*. I’ve been re-watching The X-Files, intermittently, for the past little while and had just started on season six when I realized that I’d missed something. That something was this movie, which I’d seen but mostly forgotten. Which led me to track it down for another look.
*. That way of coming to Fight the Future tells you something about its odd status. It’s not a standalone story but more an episode in a serial. In particular it takes the main X-Files “mythology” or narrative spine and runs with it. In producer Cris Carter’s words, it’s basically a “big mythology episode.” When season six kicked off it didn’t miss a beat, as the first episode has someone getting infected with the alien virus and then giving birth Alien-style to an alien, as is done here. Indeed, they probably wanted an episode going over this same material just to keep the television audience up to speed.

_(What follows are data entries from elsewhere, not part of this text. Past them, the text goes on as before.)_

[src/rtl/scanline_pkg.sv]
package scanline_pkg;
  localparam int DEF_DOTS_PER_LINE   = 456;
  localparam int DEF_LINES_PER_FRAME = 154;
  localparam int DEF_LINE_W          = 8;
endpackage

[src/rtl/scan_dot_counter.sv]
module scan_dot_counter #(
  parameter int DOTS_PER_LINE = 456
) (
  input  logic clk,
  input  logic rst,
  input  logic dot_tick,
  output logic line_done
);
  localparam int DOT_W = $clog2(DOTS_PER_LINE);
  localparam logic [DOT_W-1:0] DOT_LAST = DOT_W'(DOTS_PER_LINE - 1);

  logic [DOT_W-1:0] dot_q;

  assign line_done = dot_tick && (dot_q == DOT_LAST);

  always_ff @(posedge clk) begin
    if (rst) begin
      dot_q <= '0;
    end else if (dot_tick) begin
      dot_q <= (dot_q == DOT_LAST) ? '0 : dot_q + 1'b1;
    end
  end

  // only dot ticks move the count
  assert_dot_idle_R2: assert property (@(posedge clk) disable iff (rst)
    !dot_tick |=> $stable(dot_q));
  assert_dot_range_R2: assert property (@(posedge clk) disable iff (rst)
    dot_q <= DOT_LAST);
endmodule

*. But that’s not to say that you’d be totally lost if you hadn’t been watching the show. The thing is, the X-Files mythology is so complicated and semi-opaque there’s no way to make sense of it all. As Strughold says, with regard to Mulder, “Of the whole he has seen but pieces.” And this is after he’s seen the alien ship taking off!
*. What’s more to the point, Mulder never will see the whole. To arrive at any final revelation wouldn’t just bring the series to a crashing halt, it would go against its entire premise, not to mention the way it works. The truth has to remain “out there.” Somewhere.
*. I think Roger Ebert’s review makes this point: “As a story, it needs a sequel, a prequel, and Cliff Notes. I’m not sure even the filmmakers can explain exactly what happens in the movie, and why. It doesn’t make much difference if you’ve seen every episode of the TV series, or none: The film is essentially self-contained, and that includes its enigmas. X-philes will probably be as puzzled at the end as an infrequent viewer like myself.”
*. That sense of always running in place and getting nowhere is baked into the cake. When Mulder says at the end “How many times have we been here before, Scully, right here so close to the truth?” we have to accept it as a given. In that regard it’s much like Scully and Mulder’s own romantic yearnings for each other. They can never be consummated, even with a kiss. Because that would, like the revelation of the Truth, shut everything down, and also because it would be a betrayal of the rules of the game.
*. A key part of Scully and Mulder’s always-interrupted courtship is Scully’s steadfast refusal to commit. Yet another way we see their relationship inverting gender stereotypes. She is the scientific mind and he operates just as much by intuition. By this point in the series Scully’s continued resistance to believing what is going on had become a bit of a joke, which would continue into the next season of the show as she refuses to back Mulder up at yet another closed-door hearing. Because she didn’t actually see the alien ship! Just like she never sees the monsters or the aliens in the show. And without further evidence . . . you know.
*. Given how much of the movie is a tease, never giving us the whole picture, questions about the plot are easily foiled. How did Mulder get all the way to Antarctica and drive that tractor right up the base without anyone knowing? Well, maybe they did know and they wanted him to come to them. But why? These questions are like a dog chasing its tail.
*. One thing that did bother me was the introduction of Scully and Mulder by way of the explosion in the office building. This was apparently orchestrated in order to destroy the cadavers of the firemen and child who fell into the cave at the beginning. But couldn’t they have figured out an easier, and far less conspicuous, way of doing this? Especially considering the fact that the explosion does not destroy the bodies! And why does Michaud have to sacrifice himself? Given the bomb was about to go off anyway, why didn’t he just evacuate the building with the others?
*. Judging the movie on its own is difficult. Basically what worked on the small screen works just as well on the big. David Duchovny and Gillian Anderson have the same good chemistry, and share the same low-key delivery that plays well against the insanity of the plot. Fan favourites like The Lone Gunmen put in an appearance, even though they have little to do. The Cigarette-Smoking Man (William B. Davis), known as Cancer Man by fans and referred to as CSM on the commentary track, looks grim and sinister. There are black helicopters, and even a black train. The show’s signature atmosphere of layers of conspiracy shrouding everything is well evoked.
*. In fact, one of the things I enjoyed the most are all the old boys showing up and doing their thing. Davis. Martin Landau as a slightly buggy deserter from the cause. John Neville as the Well-Manicured Man. Armin Mueller-Stahl giving the Organization a suitably Nazi accent.
*. Any final judgment on such a movie is impossible. The X-Files was a good TV show, and so if the movie is basically just a more expensively tricked-out version of that, then that’s OK. But I don’t think it stands up that well on its own. I can only speculate about this, since I do know the show, but I think anyone coming to it cold will likely feel as though they’ve been left out of the loop. Since, moving forward, fewer and fewer people will be familiar with the show I suspect this movie will soon be forgotten, or only remembered as just one chapter in a saga accessible only to fans.
I’m not an expert on the tv show, but yes, I was baffled by this movie!
It’s at least consistent with the series. But now, twenty years later (where did that time go?), I think a lot of people coming to it cold will find it mystifying.